◆ Assignment
What lines of the data below hold "localparam"? Show them.

Saved entries
----------------

### src/rtl/tskv_pkg.sv
`timescale 1ns / 1ps
// ----------------------------------------------------------------------------
// tskv_pkg
// Shared types and constants of the two-sector log key-value store.
// ----------------------------------------------------------------------------
package tskv_pkg;

	localparam logic [1:0] CMD_MOUNT = 2'd0;
	localparam logic [1:0] CMD_WRITE = 2'd1;
	localparam logic [1:0] CMD_READ  = 2'd2;

	localparam logic [1:0] STAT_OK    = 2'd0;
	localparam logic [1:0] STAT_RANGE = 2'd1;
	localparam logic [1:0] STAT_NONE  = 2'd2;
	localparam logic [1:0] STAT_FULL  = 2'd3;

	localparam logic [15:0] FLAG_MARK   = 16'h55aa;
	localparam logic [31:0] ERASED      = 32'hffff_ffff;
	localparam logic [15:0] LIMIT_RESET = 16'd10000;

	typedef struct packed {
		logic [1:0]  command;
		logic [15:0] key_index;
		logic [31:0] value;
		logic [31:0] fallback;
		logic        key_bad;
	} item_t;

endpackage

### src/rtl/tskv_front.sv
`timescale 1ns / 1ps
// ----------------------------------------------------------------------------
// tskv_front
// Takes commands, checks the key against the limit register, queues them.
// ----------------------------------------------------------------------------
module tskv_front (
	input  logic              clk,
	input  logic              arst_n,
	input  logic              in_valid,
	output logic              in_stall,
	input  logic [1:0]        command,
	input  logic [15:0]       key_index,
	input  logic [31:0]       value,
	input  logic [31:0]       fallback,
	input  logic              index_limit_we,
	input  logic [15:0]       index_limit_wdata,
	output logic              item_valid,
	input  logic              item_pop,
	output tskv_pkg::item_t   item
);

	logic [15:0]     limit_q;
	tskv_pkg::item_t slot_q [2];
	logic            wr_ptr_q;
	logic            rd_ptr_q;
	logic [1:0]      count_q;
	tskv_pkg::item_t new_item;
	logic            push;

	always_comb begin
		new_item.command   = command;
		new_item.key_index = key_index;
		new_item.value     = value;
		new_item.fallback  = fallback;
		new_item.key_bad   = (key_index == 16'd0) || (key_index > limit_q);
	end

	assign in_stall   = (count_q == 2'd2);
	assign push       = in_valid && !in_stall;
	assign item_valid = (count_q != 2'd0);
	assign item       = slot_q[rd_ptr_q];

	always_ff @(posedge clk or negedge arst_n) begin
		if (!arst_n) begin
			limit_q  <= tskv_pkg::LIMIT_RESET;
			wr_ptr_q <= 1'b0;
			rd_ptr_q <= 1'b0;
			count_q  <= 2'd0;
		end else begin
			if (index_limit_we) begin
				limit_q <= index_limit_wdata;
			end
			if (push) begin
				wr_ptr_q <= ~wr_ptr_q;
			end
			if (item_pop) begin
				rd_ptr_q <= ~rd_ptr_q;
			end
			count_q <= count_q + 2'(push) - 2'(item_pop);
		end
	end

	always_ff @(posedge clk) begin
		if (push) begin
			slot_q[wr_ptr_q] <= new_item;
		end
	end

endmodule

----------------

◆ Task answer
	localparam logic [1:0] CMD_MOUNT = 2'd0;
	localparam logic [1:0] CMD_WRITE = 2'd1;
	localparam logic [1:0] CMD_READ  = 2'd2;
	localparam logic [1:0] STAT_OK    = 2'd0;
	localparam logic [1:0] STAT_RANGE = 2'd1;
	localparam logic [1:0] STAT_NONE  = 2'd2;
	localparam logic [1:0] STAT_FULL  = 2'd3;
	localparam logic [15:0] FLAG_MARK   = 16'h55aa;
	localparam logic [31:0] ERASED      = 32'hffff_ffff;
	localparam logic [15:0] LIMIT_RESET = 16'd10000;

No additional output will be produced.